Through examinations of Gandhi's critics, both individuals and groups, this book shows the complexity of Indian society and opinion at the time of the Indian Independence Movement.

Although Gandhi has been the subject of hundreds of books and an Oscar-winning film, there has been no sustained study of his engagement with major figures in the Indian Independence Movement who were often his critics from 1920–1948. This book fills that gap by examining the strengths and weaknesses of Gandhi's contribution to India as evidenced in the letters, speeches, and newspaper articles focused on the dialogue/debate between Gandhi and Jawaharlal Nehru, Rabindranath Tagore, Sri Aurobindo, Bhim Rao Ambedkar, Annie Besant, and C. F. Andrews. The book also covers key groups within India that Gandhi sought to incorporate into his Independence Movement—the Hindu Right, Muslims, Christians, and Sikhs—and analyzes Gandhi's ambiguous stance regarding the Hindi-Urdu question and its impact on the Independence struggle.

“…a valuable contribution to the study of Gandhi and Indian nationalism. Indian Critiques confirms the pluralism of Indian opinion that existed in the pre-Independence decades and, in fact, evinces the basis of the future pluralistic nation.” — Canadian Journal of History

“…a useful volume for any course on Gandhi and modern Indian religion and society.” — Religious Studies Review

"Too many books on Gandhi give the impression that he was a solitary hero who had no critics or allies. This book places Gandhi in context, that is, the context of his contemporaries and peers in the struggle for Indian independence, adding new insights and raising new questions.
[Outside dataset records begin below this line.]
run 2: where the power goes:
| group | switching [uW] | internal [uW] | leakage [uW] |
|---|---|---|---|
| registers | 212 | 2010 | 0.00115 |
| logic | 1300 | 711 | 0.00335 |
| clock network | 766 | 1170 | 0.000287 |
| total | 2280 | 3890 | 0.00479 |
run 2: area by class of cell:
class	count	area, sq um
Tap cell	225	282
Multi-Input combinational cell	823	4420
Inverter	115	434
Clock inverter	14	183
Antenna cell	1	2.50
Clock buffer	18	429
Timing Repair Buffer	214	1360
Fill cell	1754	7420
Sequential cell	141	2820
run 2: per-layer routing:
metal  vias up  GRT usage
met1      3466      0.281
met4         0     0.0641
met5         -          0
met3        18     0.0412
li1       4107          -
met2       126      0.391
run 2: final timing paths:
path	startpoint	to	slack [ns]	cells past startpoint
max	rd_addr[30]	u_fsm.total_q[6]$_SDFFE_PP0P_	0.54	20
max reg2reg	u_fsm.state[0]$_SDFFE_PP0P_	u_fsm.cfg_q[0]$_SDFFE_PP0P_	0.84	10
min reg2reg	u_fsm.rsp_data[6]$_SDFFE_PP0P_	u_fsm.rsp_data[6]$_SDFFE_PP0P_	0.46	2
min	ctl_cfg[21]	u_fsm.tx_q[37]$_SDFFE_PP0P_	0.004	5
### src/rtl/mnd_pkg.sv
package mnd_pkg;

  localparam int ADDR_W = 3;
  localparam int DIV_W  = 5;
  localparam int SEL_W  = 3;

  localparam logic [ADDR_W-1:0] ADR_MVAL = 3'd0;
  localparam logic [ADDR_W-1:0] ADR_NINV = 3'd1;
  localparam logic [ADDR_W-1:0] ADR_DINV = 3'd2;
  localparam logic [ADDR_W-1:0] ADR_CFG  = 3'd3;
  localparam logic [ADDR_W-1:0] ADR_CMD  = 3'd4;
  localparam logic [ADDR_W-1:0] ADR_GATE = 3'd5;

  localparam logic [1:0] MODE_MND = 2'd2;

  typedef struct packed {
    logic [1:0]       mode;
    logic [SEL_W-1:0] src;
    logic [DIV_W-1:0] div;
  } cfg_t;

endpackage
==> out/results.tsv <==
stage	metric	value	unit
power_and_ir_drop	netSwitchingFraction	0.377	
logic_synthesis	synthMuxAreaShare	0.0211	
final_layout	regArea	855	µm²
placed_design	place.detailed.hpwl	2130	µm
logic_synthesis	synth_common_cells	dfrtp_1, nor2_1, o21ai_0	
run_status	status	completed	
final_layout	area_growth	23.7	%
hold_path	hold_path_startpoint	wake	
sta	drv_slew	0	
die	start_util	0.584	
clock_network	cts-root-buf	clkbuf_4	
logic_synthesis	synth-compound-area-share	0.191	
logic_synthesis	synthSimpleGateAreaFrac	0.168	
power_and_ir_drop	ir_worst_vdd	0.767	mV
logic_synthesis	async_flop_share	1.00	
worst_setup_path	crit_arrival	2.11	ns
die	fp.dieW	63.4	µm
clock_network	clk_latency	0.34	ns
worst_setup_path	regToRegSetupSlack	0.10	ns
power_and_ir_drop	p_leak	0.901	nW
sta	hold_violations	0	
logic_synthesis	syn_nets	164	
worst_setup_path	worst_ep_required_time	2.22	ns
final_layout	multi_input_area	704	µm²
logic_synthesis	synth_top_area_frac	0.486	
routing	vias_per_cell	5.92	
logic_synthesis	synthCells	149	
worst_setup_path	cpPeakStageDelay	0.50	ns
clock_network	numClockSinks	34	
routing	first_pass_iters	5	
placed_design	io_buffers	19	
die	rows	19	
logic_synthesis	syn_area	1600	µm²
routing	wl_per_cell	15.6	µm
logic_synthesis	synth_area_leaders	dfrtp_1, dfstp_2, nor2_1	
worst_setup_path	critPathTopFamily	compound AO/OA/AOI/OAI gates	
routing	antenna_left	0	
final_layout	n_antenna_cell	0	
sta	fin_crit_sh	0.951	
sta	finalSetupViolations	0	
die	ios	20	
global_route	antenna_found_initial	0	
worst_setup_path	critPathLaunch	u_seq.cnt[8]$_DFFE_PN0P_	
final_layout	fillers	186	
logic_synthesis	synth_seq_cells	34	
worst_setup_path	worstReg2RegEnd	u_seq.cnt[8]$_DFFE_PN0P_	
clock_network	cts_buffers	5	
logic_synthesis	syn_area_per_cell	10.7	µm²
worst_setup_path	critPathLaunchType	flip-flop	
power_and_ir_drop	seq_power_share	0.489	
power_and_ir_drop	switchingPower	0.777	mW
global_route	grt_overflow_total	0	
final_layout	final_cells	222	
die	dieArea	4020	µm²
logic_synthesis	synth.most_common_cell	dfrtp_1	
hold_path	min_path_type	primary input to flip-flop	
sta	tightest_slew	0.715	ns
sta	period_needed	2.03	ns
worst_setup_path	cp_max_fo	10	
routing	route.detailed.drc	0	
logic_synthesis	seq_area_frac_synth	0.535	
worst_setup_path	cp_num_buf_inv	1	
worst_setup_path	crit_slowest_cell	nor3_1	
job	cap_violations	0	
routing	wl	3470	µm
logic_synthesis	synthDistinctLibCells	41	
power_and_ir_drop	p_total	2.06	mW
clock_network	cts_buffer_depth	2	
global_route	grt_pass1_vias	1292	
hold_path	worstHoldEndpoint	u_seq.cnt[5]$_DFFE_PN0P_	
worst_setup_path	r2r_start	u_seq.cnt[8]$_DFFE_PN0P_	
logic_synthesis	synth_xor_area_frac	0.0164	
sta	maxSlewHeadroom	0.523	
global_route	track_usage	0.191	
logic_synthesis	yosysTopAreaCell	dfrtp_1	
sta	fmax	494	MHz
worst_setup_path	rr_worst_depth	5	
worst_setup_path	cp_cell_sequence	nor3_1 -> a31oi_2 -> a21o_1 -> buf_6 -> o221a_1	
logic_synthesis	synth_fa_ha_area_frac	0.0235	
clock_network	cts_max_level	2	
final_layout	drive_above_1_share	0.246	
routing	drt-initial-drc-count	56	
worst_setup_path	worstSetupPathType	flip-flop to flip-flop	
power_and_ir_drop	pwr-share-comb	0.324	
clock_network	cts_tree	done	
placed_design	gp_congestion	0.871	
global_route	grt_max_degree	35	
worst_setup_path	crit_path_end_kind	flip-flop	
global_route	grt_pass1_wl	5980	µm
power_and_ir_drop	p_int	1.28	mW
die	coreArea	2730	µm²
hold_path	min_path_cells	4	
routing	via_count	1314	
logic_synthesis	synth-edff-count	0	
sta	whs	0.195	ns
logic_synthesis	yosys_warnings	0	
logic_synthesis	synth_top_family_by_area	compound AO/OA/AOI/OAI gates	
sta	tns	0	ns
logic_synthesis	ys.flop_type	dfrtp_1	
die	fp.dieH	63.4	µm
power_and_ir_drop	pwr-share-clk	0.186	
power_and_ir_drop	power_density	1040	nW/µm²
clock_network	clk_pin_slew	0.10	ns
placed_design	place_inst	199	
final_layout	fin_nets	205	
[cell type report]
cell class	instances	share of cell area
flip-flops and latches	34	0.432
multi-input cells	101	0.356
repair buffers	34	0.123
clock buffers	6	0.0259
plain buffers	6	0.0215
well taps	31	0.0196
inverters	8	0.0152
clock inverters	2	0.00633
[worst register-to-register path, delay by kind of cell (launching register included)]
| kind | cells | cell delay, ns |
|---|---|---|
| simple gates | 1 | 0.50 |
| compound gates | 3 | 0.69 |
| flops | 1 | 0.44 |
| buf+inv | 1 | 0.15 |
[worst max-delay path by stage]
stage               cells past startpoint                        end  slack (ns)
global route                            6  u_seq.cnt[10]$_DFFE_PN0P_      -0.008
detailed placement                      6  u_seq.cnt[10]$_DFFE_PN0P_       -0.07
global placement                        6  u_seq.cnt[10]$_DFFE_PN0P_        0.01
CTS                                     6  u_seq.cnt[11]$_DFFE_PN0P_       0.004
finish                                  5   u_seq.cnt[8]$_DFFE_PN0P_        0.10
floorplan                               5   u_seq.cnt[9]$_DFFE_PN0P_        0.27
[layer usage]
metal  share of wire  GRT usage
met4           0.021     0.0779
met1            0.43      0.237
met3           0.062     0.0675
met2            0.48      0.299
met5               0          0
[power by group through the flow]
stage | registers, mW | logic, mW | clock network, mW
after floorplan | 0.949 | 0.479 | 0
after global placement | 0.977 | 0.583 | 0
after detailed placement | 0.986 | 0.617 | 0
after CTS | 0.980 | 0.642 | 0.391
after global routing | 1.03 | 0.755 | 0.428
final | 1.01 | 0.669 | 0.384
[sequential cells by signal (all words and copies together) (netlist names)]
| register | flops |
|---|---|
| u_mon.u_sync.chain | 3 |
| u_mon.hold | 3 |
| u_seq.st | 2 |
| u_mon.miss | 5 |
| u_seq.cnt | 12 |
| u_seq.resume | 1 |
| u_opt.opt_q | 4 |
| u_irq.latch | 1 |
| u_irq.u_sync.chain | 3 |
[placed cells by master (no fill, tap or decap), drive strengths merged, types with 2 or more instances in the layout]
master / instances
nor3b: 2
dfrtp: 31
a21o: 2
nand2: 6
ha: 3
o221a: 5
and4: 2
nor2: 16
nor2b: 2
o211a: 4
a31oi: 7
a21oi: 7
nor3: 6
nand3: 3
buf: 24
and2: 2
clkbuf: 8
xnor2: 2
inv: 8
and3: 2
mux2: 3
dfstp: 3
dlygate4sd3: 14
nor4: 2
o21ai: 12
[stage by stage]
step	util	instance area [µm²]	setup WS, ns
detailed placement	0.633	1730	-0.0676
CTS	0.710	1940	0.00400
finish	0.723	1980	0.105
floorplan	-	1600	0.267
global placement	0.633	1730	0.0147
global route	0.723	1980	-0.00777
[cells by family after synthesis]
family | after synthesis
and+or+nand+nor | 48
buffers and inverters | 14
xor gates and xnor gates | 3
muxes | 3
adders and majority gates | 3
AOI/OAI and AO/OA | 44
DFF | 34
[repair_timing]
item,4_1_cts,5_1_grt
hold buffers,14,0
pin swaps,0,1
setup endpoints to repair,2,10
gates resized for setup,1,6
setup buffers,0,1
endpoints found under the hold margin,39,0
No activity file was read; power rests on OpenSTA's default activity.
This is an important work." — Fred Dallmayr, author of Beyond Orientalism: Essays on Cross-Cultural Encounter

Contributors include Robert D. Baird, Harold Coward, Joy Dixon, Timothy Gorringe, Hussein Keshani, Julius Lipner, Roland E. Miller, Robert N. Minor, Ronald Neufeldt, Daud Rahbar, T. S. Rukmani, and Nikky-Guninder Kaur Singh.

Harold Coward is Emeritus Professor of History and Fellow at the Centre for Studies in Religion and Society at the University of Victoria. He is the author or editor of many books, including most recently Yoga and Psychology: Language, Memory, and Mysticism, also published by SUNY Press.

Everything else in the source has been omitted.